`src/rtl/lc3_mem_arbiter.sv`:
```
// lc3_mem_arbiter: shares one single-port memory between the LC3 fetch
// path and the MemAccess data path. Data wins arbitration by default; a
// saturating starve counter lets a waiting fetch through after
// STARVE_LIMIT consecutive losses. Each access takes at least 3 cycles:
// IDLE (grant) -> BUSY_x (mem_req until mem_ack) -> DONE_x (completion pulse).
module lc3_mem_arbiter #(
  parameter int unsigned AW           = 16,
  parameter int unsigned DW           = 16,
  parameter int unsigned STARVE_LIMIT = 4
) (
  input  logic          clock,
  input  logic          reset,
  input  logic          I_macc,
  input  logic [AW-1:0] pc,
  output logic [DW-1:0] Instr_dout,
  output logic          complete_instr,
  input  logic          D_macc,
  input  logic [AW-1:0] Data_addr,
  input  logic          Data_rd,
  input  logic [DW-1:0] Data_din,
  output logic [DW-1:0] Data_dout,
  output logic          complete_data,
  output logic          mem_req,
  output logic [AW-1:0] mem_addr,
  output logic          mem_rd,
  output logic [DW-1:0] mem_wdata,
  input  logic [DW-1:0] mem_rdata,
  input  logic          mem_ack,
  output logic          grant_d
);

  typedef enum logic [2:0] {
    IDLE   = 3'd0,
    BUSY_I = 3'd1,
    BUSY_D = 3'd2,
    DONE_I = 3'd3,
    DONE_D = 3'd4
  } state_t;

  localparam logic [3:0] STARVE_LIM = 4'(STARVE_LIMIT);

  state_t     state;
  state_t     state_nx;
  logic [3:0] starve_cnt;
  logic       win_i;
  logic       win_d;

  // Arbitration decision; only meaningful in IDLE, data wins unless fetch is starved
  always_comb begin
    win_i = 1'b0;
    win_d = 1'b0;
    if (state == IDLE) begin
      if (I_macc && D_macc) begin
        if (starve_cnt >= STARVE_LIM) win_i = 1'b1;
        else                          win_d = 1'b1;
      end else if (D_macc) begin
        win_d = 1'b1;
      end else if (I_macc) begin
        win_i = 1'b1;
      end
    end
  end

  // State register
  always_ff @(posedge clock or posedge reset) begin
    if (reset) state <= IDLE;
    else       state <= state_nx;
  end

  // Next-state logic; mem_ack is only honoured while a transaction is in BUSY
  always_comb begin
    state_nx = state;
    case (state)
      IDLE: begin
        if (win_d)      state_nx = BUSY_D;
        else if (win_i) state_nx = BUSY_I;
      end
      BUSY_I:  if (mem_ack) state_nx = DONE_I;
      BUSY_D:  if (mem_ack) state_nx = DONE_D;
      DONE_I:  state_nx = IDLE;
      DONE_D:  state_nx = IDLE;
      default: state_nx = IDLE;
    endcase
  end

  // State-decoded outputs
  always_comb begin
    mem_req        = (state == BUSY_I) || (state == BUSY_D);
    complete_instr = (state == DONE_I);
    complete_data  = (state == DONE_D);
    grant_d        = (state == BUSY_D) || (state == DONE_D);
  end

  // Starve counter: counts fetch losses to data, saturating, cleared on fetch grant
  always_ff @(posedge clock or posedge reset) begin
    if (reset) begin
      starve_cnt <= '0;
    end else if (win_i) begin
      starve_cnt <= '0;
    end else if (win_d && I_macc && (starve_cnt != 4'hF)) begin
      starve_cnt <= starve_cnt + 4'd1;
    end
  end

  // Request latching at grant and read-data capture at the ack edge
  always_ff @(posedge clock or posedge reset) begin
    if (reset) begin
      mem_addr   <= '0;
      mem_rd     <= 1'b0;
      mem_wdata  <= '0;
      Instr_dout <= '0;
      Data_dout  <= '0;
    end else begin
      if (win_d) begin
        mem_addr  <= Data_addr;
        mem_rd    <= Data_rd;
        mem_wdata <= Data_din;
      end else if (win_i) begin
        mem_addr <= pc;
        mem_rd   <= 1'b1;
      end
      if ((state == BUSY_I) && mem_ack) Instr_dout <= mem_rdata;
      if ((state == BUSY_D) && mem_ack && mem_rd) Data_dout <= mem_rdata;
    end
  end

endmodule

```
==> src/rtl/word_assembler.sv <==
// Packs little-endian stream bytes into 32-bit instruction words.
// Ports:
//   clk, rst_n : clock, async active-low reset
//   clear      : restart assembly at byte 0 (new load)
//   shift_en   : a byte is transferred this cycle
//   byte_in    : the transferred byte
//   word       : assembled word (first byte in [7:0], fourth in [31:24])
//   word_full  : the byte shifted in this cycle completes the word
module word_assembler
  import instr_loader_pkg::*;
(
  input  logic        clk,
  input  logic        rst_n,
  input  logic        clear,
  input  logic        shift_en,
  input  logic [7:0]  byte_in,
  output instr_word_t word,
  output logic        word_full
);

  logic [1:0] byte_cnt;

  assign word_full = shift_en && (byte_cnt == 2'(BYTES_PER_WORD - 1));

  // Shifting in from the top leaves the first byte in [7:0] after four shifts.
  always_ff @(posedge clk or negedge rst_n) begin
    if (!rst_n) begin
      word     <= '0;
      byte_cnt <= '0;
    end else if (clear) begin
      word     <= '0;
      byte_cnt <= '0;
    end else if (shift_en) begin
      word     <= {byte_in, word[31:8]};
      byte_cnt <= byte_cnt + 2'd1;
    end
  end

endmodule

==> src/rtl/instr_mem_loader.sv <==
// Streams a program image from a byte source into the instruction memory.
// Stream format: 16-bit little-endian word count, then 4 little-endian bytes
// per word. Words are written at consecutive word addresses from 0.
// Optional build macro LOADER_CHECKSUM_EN: one trailing byte must equal the
// XOR of all data bytes (header excluded), otherwise the load ends in error.
// Ports:
//   clk, rst_n             : clock, async active-low reset
//   start                  : begin a load (honoured in IDLE/DONE/ERR only)
//   byte_valid/byte_data   : byte source; transfer = byte_valid & byte_ready
//   byte_ready             : loader accepts a byte this cycle
//   mem_we/mem_addr/mem_wdata : instruction memory write port (word index)
//   busy, done, error      : status; done/error held until the next start
//   word_count             : words written in the current load
//
// state    | meaning
// ---------+---------------------------------------------------------
// S_IDLE   | after reset, waiting for start
// S_LEN_LO | accept length byte [7:0]
// S_LEN_HI | accept length byte [15:8], route to DONE/ERR/DATA
// S_DATA   | accept data bytes into the word assembler
// S_WRITE  | one-cycle memory write of the assembled word
// S_CHECK  | accept and compare the checksum byte (checksum build only)
// S_DONE   | load completed, done=1
// S_ERR    | load aborted, error=1
module instr_mem_loader
  import instr_loader_pkg::*;
#(
  parameter int DEPTH  = 1024,
  parameter int ADDR_W = $clog2(DEPTH)
) (
  input  logic              clk,
  input  logic              rst_n,
  input  logic              start,
  input  logic              byte_valid,
  input  logic [7:0]        byte_data,
  output logic              byte_ready,
  output logic              mem_we,
  output logic [ADDR_W-1:0] mem_addr,
  output instr_word_t       mem_wdata,
  output logic              busy,
  output logic              done,
  output logic              error,
  output logic [ADDR_W:0]   word_count
);

  loader_state_t state, state_nxt;
  logic [15:0]   len;
  logic          start_load;
  logic          shift_en;
  logic          word_full;
  logic [16:0]   len_full;
  logic [16:0]   count_inc;
  logic          last_word;

  // Length candidate while the high byte is on the bus.
  assign len_full  = {1'b0, byte_data, len[7:0]};
  assign count_inc = 17'(word_count) + 17'd1;
  assign last_word = (count_inc == {1'b0, len});
  assign shift_en  = (state == S_DATA) && byte_valid;

  assign done  = (state == S_DONE);
  assign error = (state == S_ERR);

`ifdef LOADER_CHECKSUM_EN
  logic [7:0] csum;

  always_ff @(posedge clk or negedge rst_n) begin
    if (!rst_n) begin
      csum <= '0;
    end else if (start_load) begin
      csum <= '0;
    end else if (shift_en) begin
      csum <= csum ^ byte_data;
    end
  end
`endif

  word_assembler u_asm (
    .clk      (clk),
    .rst_n    (rst_n),
    .clear    (start_load),
    .shift_en (shift_en),
    .byte_in  (byte_data),
    .word     (mem_wdata),
    .word_full(word_full)
  );

  always_ff @(posedge clk or negedge rst_n) begin
    if (!rst_n) begin
      state <= S_IDLE;
    end else begin
      state <= state_nxt;
    end
  end

  always_comb begin
    state_nxt  = state;
    byte_ready = 1'b0;
    mem_we     = 1'b0;
    busy       = 1'b0;
    start_load = 1'b0;
    case (state)
      S_IDLE, S_DONE, S_ERR: begin
        if (start) begin
          start_load = 1'b1;
          state_nxt  = S_LEN_LO;
        end
      end
      S_LEN_LO: begin
        byte_ready = 1'b1;
        busy       = 1'b1;
        if (byte_valid) state_nxt = S_LEN_HI;
      end
      S_LEN_HI: begin
        byte_ready = 1'b1;
        busy       = 1'b1;
        if (byte_valid) begin
          if (len_full == 17'd0)             state_nxt = S_DONE;
          else if (len_full > 17'(DEPTH))    state_nxt = S_ERR;
          else                               state_nxt = S_DATA;
        end
      end
      S_DATA: begin
        byte_ready = 1'b1;
        busy       = 1'b1;
        if (word_full) state_nxt = S_WRITE;
      end
      S_WRITE: begin
        mem_we = 1'b1;
        busy   = 1'b1;
`ifdef LOADER_CHECKSUM_EN
        state_nxt = last_word ? S_CHECK : S_DATA;
`else
        state_nxt = last_word ? S_DONE : S_DATA;
`endif
      end
`ifdef LOADER_CHECKSUM_EN
      S_CHECK: begin
        byte_ready = 1'b1;
        busy       = 1'b1;
        if (byte_valid) state_nxt = (byte_data == csum) ? S_DONE : S_ERR;
      end
`endif
      default: state_nxt = S_IDLE;
    endcase
  end

  always_ff @(posedge clk or negedge rst_n) begin
    if (!rst_n) begin
      len <= '0;
    end else if (byte_valid && state == S_LEN_LO) begin
      len[7:0] <= byte_data;
    end else if (byte_valid && state == S_LEN_HI) begin
      len[15:8] <= byte_data;
    end
  end

  // Address holds at DEPTH-1 after the final write instead of wrapping to 0.
  always_ff @(posedge clk or negedge rst_n) begin
    if (!rst_n) begin
      word_count <= '0;
      mem_addr   <= '0;
    end else if (start_load) begin
      word_count <= '0;
      mem_addr   <= '0;
    end else if (state == S_WRITE) begin
      word_count <= word_count + (ADDR_W+1)'(1);
      if (mem_addr != ADDR_W'(DEPTH - 1)) mem_addr <= mem_addr + ADDR_W'(1);
    end
  end

endmodule

==> config.mk <==
export PLATFORM = sky130hd
export DESIGN_NAME = instr_mem_loader
export DESIGN_NICKNAME = d
export VERILOG_FILES = /design/src/rtl/instr_loader_pkg.sv /design/src/rtl/word_assembler.sv /design/src/rtl/instr_mem_loader.sv
export SDC_FILE = /design/constraint.sdc
export NUM_CORES = 1
export LEC_CHECK = 0
export BUFFER_PORTS_ARGS = -buffer_cell sky130_fd_sc_hd__buf_4
export CELL_PAD_IN_SITES_DETAIL_PLACEMENT = 2
export CELL_PAD_IN_SITES_GLOBAL_PLACEMENT = 2
export CORE_MARGIN = 5
export CORE_UTILIZATION = 36
export DETAILED_ROUTE_END_ITERATION = 16
export HOLD_SLACK_MARGIN = 0.12
export PLACE_DENSITY_LB_ADDON = 0.1
export SYNTH_ARGS = -nofsm -noshare
export SYNTH_HDL_FRONTEND = slang
export SYNTH_SLANG_ARGS = --single-unit
==> constraint.sdc <==
create_clock -name clk -period 7 [get_ports clk]
set_input_delay 0.35 -clock clk [delete_from_list [all_inputs] [get_ports clk]]
set_output_delay 0.35 -clock clk [all_outputs]
set_load 0.01 [all_outputs]
===== src/rtl/hilo_muldiv_if.sv =====
// Issue/result bundle between the EX stage and the HI/LO multiply-divide unit.
// The unit takes an op from start/alucontrol/src_* when it is idle, and stall stays high until it can retire.
interface hilo_muldiv_if #(
  parameter int DATA_W = 32
);
  logic              start;
  logic [4:0]        alucontrol;
  logic              flush;
  logic [DATA_W-1:0] src_a;
  logic [DATA_W-1:0] src_b;
  logic              stall;
  logic              done;
  logic [DATA_W-1:0] hi_o;
  logic [DATA_W-1:0] lo_o;
  logic [1:0]        state_dbg;

  modport master (
    output start, alucontrol, flush, src_a, src_b,
    input  stall, done, hi_o, lo_o, state_dbg
  );

  modport slave (
    input  start, alucontrol, flush, src_a, src_b,
    output stall, done, hi_o, lo_o, state_dbg
  );
endinterface


===== src/rtl/hilo_muldiv_unit.sv =====
// HI/LO owner for MIPS-style MULT/MULTU/DIV/DIVU/MTHI/MTLO.
// The multiply has a fixed latency. The divide is restoring radix-2 and takes one bit per cycle.
module hilo_muldiv_unit #(
  parameter int         DATA_W     = 32,
  parameter int         MUL_LAT    = 2,
  parameter logic [4:0] ALU_MULT   = 5'd16,
  parameter logic [4:0] ALU_MULTU  = 5'd17,
  parameter logic [4:0] ALU_DIV    = 5'd18,
  parameter logic [4:0] ALU_DIVU   = 5'd19,
  parameter logic [4:0] ALU_MTHI   = 5'd20,
  parameter logic [4:0] ALU_MTLO   = 5'd21
) (
  input  logic          clk,
  input  logic          resetn,
  hilo_muldiv_if.slave  md
);

  localparam int CNT_W = $clog2((DATA_W > MUL_LAT) ? DATA_W : MUL_LAT) + 1;

  typedef enum logic [1:0] {
    S_IDLE = 2'd0,
    S_MUL  = 2'd1,
    S_DIV  = 2'd2,
    S_DONE = 2'd3
  } state_e;

  state_e            state_q;
  logic [DATA_W-1:0] hi_q, lo_q;
  logic [DATA_W-1:0] op_a_q, op_b_q, rem_q;
  logic              signed_q, neg_quo_q, neg_rem_q;
  logic [CNT_W-1:0]  cnt_q;

  logic              is_mul, is_div, md_op;
  logic              a_neg, b_neg;
  logic [DATA_W-1:0] abs_a, abs_b;

  assign is_mul = (md.alucontrol == ALU_MULT) || (md.alucontrol == ALU_MULTU);
  assign is_div = (md.alucontrol == ALU_DIV)  || (md.alucontrol == ALU_DIVU);
  assign md_op  = md.start & (is_mul | is_div);

  assign a_neg = (md.alucontrol == ALU_DIV) & md.src_a[DATA_W-1];
  assign b_neg = (md.alucontrol == ALU_DIV) & md.src_b[DATA_W-1];
  assign abs_a = a_neg ? (DATA_W'(0) - md.src_a) : md.src_a;
  assign abs_b = b_neg ? (DATA_W'(0) - md.src_b) : md.src_b;

  // op_a_q doubles as the dividend/quotient shift register during DIV.
  logic [DATA_W:0]   rem_shift, rem_diff;
  logic [DATA_W-1:0] rem_d, quo_d, rem_fix, quo_fix;

  assign rem_shift = {rem_q, op_a_q[DATA_W-1]};
  assign rem_diff  = rem_shift - {1'b0, op_b_q};
  assign rem_d     = rem_diff[DATA_W] ? rem_shift[DATA_W-1:0] : rem_diff[DATA_W-1:0];
  assign quo_d     = {op_a_q[DATA_W-2:0], ~rem_diff[DATA_W]};
  assign quo_fix   = neg_quo_q ? (DATA_W'(0) - quo_d) : quo_d;
  assign rem_fix   = neg_rem_q ? (DATA_W'(0) - rem_d) : rem_d;

  logic [2*DATA_W-1:0] ext_a, ext_b, prod;

  assign ext_a = signed_q ? {{DATA_W{op_a_q[DATA_W-1]}}, op_a_q} : {{DATA_W{1'b0}}, op_a_q};
  assign ext_b = signed_q ? {{DATA_W{op_b_q[DATA_W-1]}}, op_b_q} : {{DATA_W{1'b0}}, op_b_q};
  assign prod  = ext_a * ext_b;

  assign md.stall     = resetn & (((state_q == S_IDLE) & md_op & ~md.flush) |
                                  (state_q == S_MUL) | (state_q == S_DIV));
  assign md.done      = (state_q == S_DONE);
  assign md.hi_o      = hi_q;
  assign md.lo_o      = lo_q;
  assign md.state_dbg = state_q;

  always_ff @(posedge clk or negedge resetn) begin
    if (!resetn) begin
      state_q   <= S_IDLE;
      hi_q      <= '0;
      lo_q      <= '0;
      op_a_q    <= '0;
      op_b_q    <= '0;
      rem_q     <= '0;
      signed_q  <= 1'b0;
      neg_quo_q <= 1'b0;
      neg_rem_q <= 1'b0;
      cnt_q     <= '0;
    end else begin
      case (state_q)
        S_IDLE: begin
          if (md.start && !md.flush) begin
            if (is_mul) begin
              op_a_q   <= md.src_a;
              op_b_q   <= md.src_b;
              signed_q <= (md.alucontrol == ALU_MULT);
              cnt_q    <= CNT_W'(MUL_LAT - 1);
              state_q  <= S_MUL;
            end else if (is_div) begin
              // A zero divisor retires straight away and leaves HI/LO alone.
              if (md.src_b == '0) begin
                state_q <= S_DONE;
              end else begin
                op_a_q    <= abs_a;
                op_b_q    <= abs_b;
                rem_q     <= '0;
                neg_quo_q <= a_neg ^ b_neg;
                neg_rem_q <= a_neg;
                cnt_q     <= CNT_W'(DATA_W - 1);
                state_q   <= S_DIV;
              end
            end else if (md.alucontrol == ALU_MTHI) begin
              hi_q <= md.src_a;
            end else if (md.alucontrol == ALU_MTLO) begin
              lo_q <= md.src_a;
            end
          end
        end
        S_MUL: begin
          if (md.flush) begin
            state_q <= S_IDLE;
          end else if (cnt_q == '0) begin
            {hi_q, lo_q} <= prod;
            state_q      <= S_DONE;
          end else begin
            cnt_q <= cnt_q - CNT_W'(1);
          end
        end
        S_DIV: begin
          if (md.flush) begin
            state_q <= S_IDLE;
          end else begin
            op_a_q <= quo_d;
            rem_q  <= rem_d;
            if (cnt_q == '0) begin
              lo_q    <= quo_fix;
              hi_q    <= rem_fix;
              state_q <= S_DONE;
            end else begin
              cnt_q <= cnt_q - CNT_W'(1);
            end
          end
        end
        S_DONE:  state_q <= S_IDLE;
        default: state_q <= S_IDLE;
      endcase
    end
  end

endmodule


===== src/flat_wrapper.sv =====
// flat-port wrapper written by rule: the top's interface ports become plain ports
module hilo_muldiv_unit_flat 
#(
  parameter int         DATA_W     = 32,
  parameter int         MUL_LAT    = 2,
  parameter logic [4:0] ALU_MULT   = 5'd16,
  parameter logic [4:0] ALU_MULTU  = 5'd17,
  parameter logic [4:0] ALU_DIV    = 5'd18,
  parameter logic [4:0] ALU_DIVU   = 5'd19,
  parameter logic [4:0] ALU_MTHI   = 5'd20,
  parameter logic [4:0] ALU_MTLO   = 5'd21
)
  (clk, resetn, md_start, md_alucontrol, md_flush, md_src_a, md_src_b, md_stall, md_done, md_hi_o, md_lo_o, md_state_dbg);
  hilo_muldiv_if #(.DATA_W(DATA_W)) md_i ();
  input  logic clk;
  input  logic resetn;
  input wire logic [$bits(md_i.start)-1:0] md_start;
  input wire logic [$bits(md_i.alucontrol)-1:0] md_alucontrol;
  input wire logic [$bits(md_i.flush)-1:0] md_flush;
  input wire logic [$bits(md_i.src_a)-1:0] md_src_a;
  input wire logic [$bits(md_i.src_b)-1:0] md_src_b;
  output wire logic [$bits(md_i.stall)-1:0] md_stall;
  output wire logic [$bits(md_i.done)-1:0] md_done;
  output wire logic [$bits(md_i.hi_o)-1:0] md_hi_o;
  output wire logic [$bits(md_i.lo_o)-1:0] md_lo_o;
  output wire logic [$bits(md_i.state_dbg)-1:0] md_state_dbg;
  assign md_i.start = md_start;
  assign md_i.alucontrol = md_alucontrol;
  assign md_i.flush = md_flush;
  assign md_i.src_a = md_src_a;
  assign md_i.src_b = md_src_b;
  assign md_stall = md_i.stall;
  assign md_done = md_i.done;
  assign md_hi_o = md_i.hi_o;
  assign md_lo_o = md_i.lo_o;
  assign md_state_dbg = md_i.state_dbg;
  hilo_muldiv_unit #(.DATA_W(DATA_W), .MUL_LAT(MUL_LAT), .ALU_MULT(ALU_MULT), .ALU_MULTU(ALU_MULTU), .ALU_DIV(ALU_DIV), .ALU_DIVU(ALU_DIVU), .ALU_MTHI(ALU_MTHI), .ALU_MTLO(ALU_MTLO)) u_core (.clk(clk), .resetn(resetn), .md(md_i));
endmodule

===== config.mk =====
export PLATFORM = sky130hd
export DESIGN_NAME = hilo_muldiv_unit_flat
export DESIGN_NICKNAME = d
export VERILOG_FILES = /design/src/rtl/hilo_muldiv_if.sv /design/src/rtl/hilo_muldiv_unit.sv /design/src/flat_wrapper.sv
export SDC_FILE = /design/constraint.sdc
export NUM_CORES = 2
export LEC_CHECK = 0
export CAP_MARGIN = 25
export CELL_PAD_IN_SITES_DETAIL_PLACEMENT = 1
export CELL_PAD_IN_SITES_GLOBAL_PLACEMENT = 1
export CORE_MARGIN = 1.5
export CORE_UTILIZATION = 45
export CTS_CLUSTER_DIAMETER = 100
export DETAILED_ROUTE_END_ITERATION = 16
export PLACE_DENSITY = 0.75
export SKIP_CTS_REPAIR_TIMING = 1
export SLEW_MARGIN = 20
export SYNTH_ARGS = -nofsm -noshare
export SYNTH_HDL_FRONTEND = slang
export SYNTH_SLANG_ARGS = --single-unit

===== constraint.sdc =====
create_clock -name clk -period 12.9 [get_ports clk]
set_input_delay 2.58 -clock clk [delete_from_list [all_inputs] [get_ports clk]]
set_output_delay 2.58 -clock clk [all_outputs]
set_load 0.005 [all_outputs]

==> flow_summary.ini <==
[clocking]
root_buffer = clkbuf_16
cts_tree = built
clock-sinks = 171
numCtsBuffers = 17
cts_htree_levels = 4
clk_path_buf_depth = 2
clk_pin_slew_ns = 0.08
clock_latency_ns = 0.53

[hold_path]
hp-start = u_core.md.lo_o[29]
hold_path.class = flip-flop to flip-flop

[routing]
drtIter0Drc = 3718
drc = 0
ant_nets = 0
wire_per_inst_um = 26.5
wl_um = 226000
vias_per_cell = 5.70
num_vias = 48600
detail_route.first_pass.iterations = 5

[logic_synthesis]
ys_seq_area_share_pct = 6.97
synth_nets = 8670
synth.distinct_cells = 102
ys_warn_count = 0
synthCells = 6826
ys_seq_elements = 171
synth_top_area_cell = fa_1
syn-cell-area_um2 = 61400
syn_avg_cell_area_um2 = 8.99
async_flop_share_pct = 100
synth_top_cell_area_share_pct = 46.3
synthTopCellsByArea = fa_1 46%, inv_1 9.7%, ha_1 7.2%
synth_edf_count = 0
ys.flop_type = dfrtp_1

[placement]
place_inst = 8482
dp_hpwl_um = 188000
gp_congestion = 0.957
io_buffers = 140

[worst_setup_path]
path_class = flip-flop to flip-flop
critPathMaxStageDelay_ns = 0.97
arrival_ns = 11.34
cpMaxStageDelayCell = fa_1
cp_max_fo = 14
cp_data_required_time_ns = 13.27
end_kind = flip-flop
start_kind = flip-flop
path_buf_inv = 8
r2r-start = u_core.signed_q
startpoint = u_core.signed_q
cpMostUsedCell = fa_1
path_delay_family = adder cells

[floorplan]
start_util_pct = 45.3
die_h_um = 372
die_w_um = 372
placementRows = 135
die_area_um2 = 139000
core-area_um2 = 135000
ioPinCount = 141

[global_route]
grt_usage_pct = 33.8
grt_pass1_vias = 55100
grt_overflow = 0
grt_max_degree = 83
grt_pass1_wl_um = 346000
antenna_found_initial = 14

[sta]
fin_crit_sh_pct = 85.1
fin_setup_tns_ns = 0
maxSlewViolCount = 0
rsz0062_at_grt = false
relSlewSlack_pct = 18.8
skew_ns = 0.0168
fin_crit_ns = 10.97
max_freq_mhz = 91.1
hold_viol = 0
finalSetupViolCount = 0
worst_pin_slew_ns = 1.22

[layout]
finalNonFillerCells = 8519
drive_above_1_share_pct = 3.21
nets = 8565
area_growth_pct = 6.10
finalCoreUtilization_pct = 48.1

[outcome]
status = completed

[run]
maxCapViolCount = 0
[registers in the layout (all words and copies together) (netlist names)]
signal and cells:
u_core.md.lo_o 32, u_core.signed_q 1, u_core.rem_q 32, u_core.neg_quo_q 1, u_core.cnt_q 6, u_core.neg_rem_q 1, u_core.md.state_dbg 2, u_core.op_b_q 32
u_core.md.hi_o 32, u_core.op_a_q 32
[metrics by stage]
stage / setup WS, ns / hold WS, ns / cell area (µm²)
2_1_floorplan: 3.31 / 0.465 / 61400
3_3_place_gp: 2.22 / 0.459 / 64400
3_5_place_dp: 1.94 / 0.471 / 64400
4_1_cts: 1.90 / 0.487 / 65100
5_1_grt: 1.59 / 0.516 / 65100
6_report: 1.93 / 0.484 / 65100
[cell usage in the layout (no fill, tap or decap), drive strengths merged, types with 20 or more instances in the layout]
master / synthesis / final
a211oi: 29 / 29
a21o: 54 / 54
a21oi: 191 / 191
a221oi: 47 / 47
a31oi: 22 / 22
and2: 524 / 524
and3: 39 / 39
buf: 42 / 108
clkbuf: 330 / 20
clkdlybuf4s50: 0 / 139
dfrtp: 171 / 171
fa: 1420 / 1420
ha: 351 / 351
inv: 1592 / 1599
mux2i: 28 / 28
nand2: 781 / 781
nand3: 52 / 52
nor2: 249 / 249
nor3: 64 / 64
o21ai: 192 / 192
o31ai: 102 / 102
or3: 32 / 32
xnor2: 155 / 155
xor2: 82 / 82
[synth_stat cells, drive strengths merged (5+ instances only)]
library cell,instances
a2111oi,6
a211oi,29
a21boi,11
a21o,54
a21oi,191
a221oi,47
a311oi,5
a31o,7
a31oi,22
a41o,5
a41oi,5
and2,524
and3,39
and4,6
buf,42
clkbuf,330
dfrtp,171
fa,1420
ha,351
inv,1592
mux2,10
mux2i,28
nand2,781
nand2b,11
nand3,52
nand4,18
nor2,249
nor2b,10
nor3,64
nor3b,9
nor4,14
o211ai,10
o21a,18
o21ai,192
o21bai,15
o311ai,7
o31a,6
o31ai,102
o41ai,16
or2,11
or3,32
or4,13
xnor2,155
xor2,82
[kinds of logic (layout without fill, tap and decap cells)]
group / after synthesis / count (layout) / share of synthesized area, %
and+or+nand+nor: 1845 / 1845 / 14.6
muxes: 38 / 38 / 0.640
DFF: 171 / 171 / 6.97
xor gates and xnor gates: 237 / 237 / 3.38
buffers and inverters: 1967 / 1875 / 12.1
AOI/OAI and AO/OA: 793 / 793 / 8.72
other: 0 / 4 / 0
adders and majority gates: 1775 / 1775 / 53.6
[cell type report]
class	count	area, µm²
multi-input combinational	4688	49700
inverter	1595	5990
sequential	171	4290
clock inverter	13	173
fill	15600	70200
tap	1781	2230
clock buffer	19	453
timing repair buffer	248	2260
antenna	4	10.0
[metal layers]
metal | part of all wire [%] | wire (µm) | up-vias | global-route usage (%)
met5 | 0.042 | 95 | - | 0
met4 | 4.3 | 9750 | 14 | 13.1
met3 | 6.8 | 15300 | 432 | 5.71
met2 | 48 | 109000 | 1706 | 56.5
met1 | 40 | 91000 | 26100 | 43.8
li1 | - | - | 20400 | -
[final timing paths]
| path | endpoint | slack [ns] | cells after the start |
|---|---|---|---|
| setup / recovery | u_core.md.hi_o[22] | 1.93 | 32 |
| hold / removal | u_core.md.lo_o[29] | 0.48 | 1 |
| setup reg to reg | u_core.md.hi_o[22] | 1.93 | 32 |
| hold reg to reg | u_core.md.lo_o[29] | 0.48 | 1 |
| max in group asynchronous | u_core.op_b_q[22] | 9.35 | 2 |
| min in group asynchronous | u_core.rem_q[26] | 2.06 | 1 |
Power is left out: the tool's default activity adds up to more than one toggle a clock period on the data nets, which glitch-free logic cannot reach.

---*---

YOUR ASSIGNMENT: State the number of lines above that hold the string "strengths", with nothing added.

RESPONSE BELOW: 2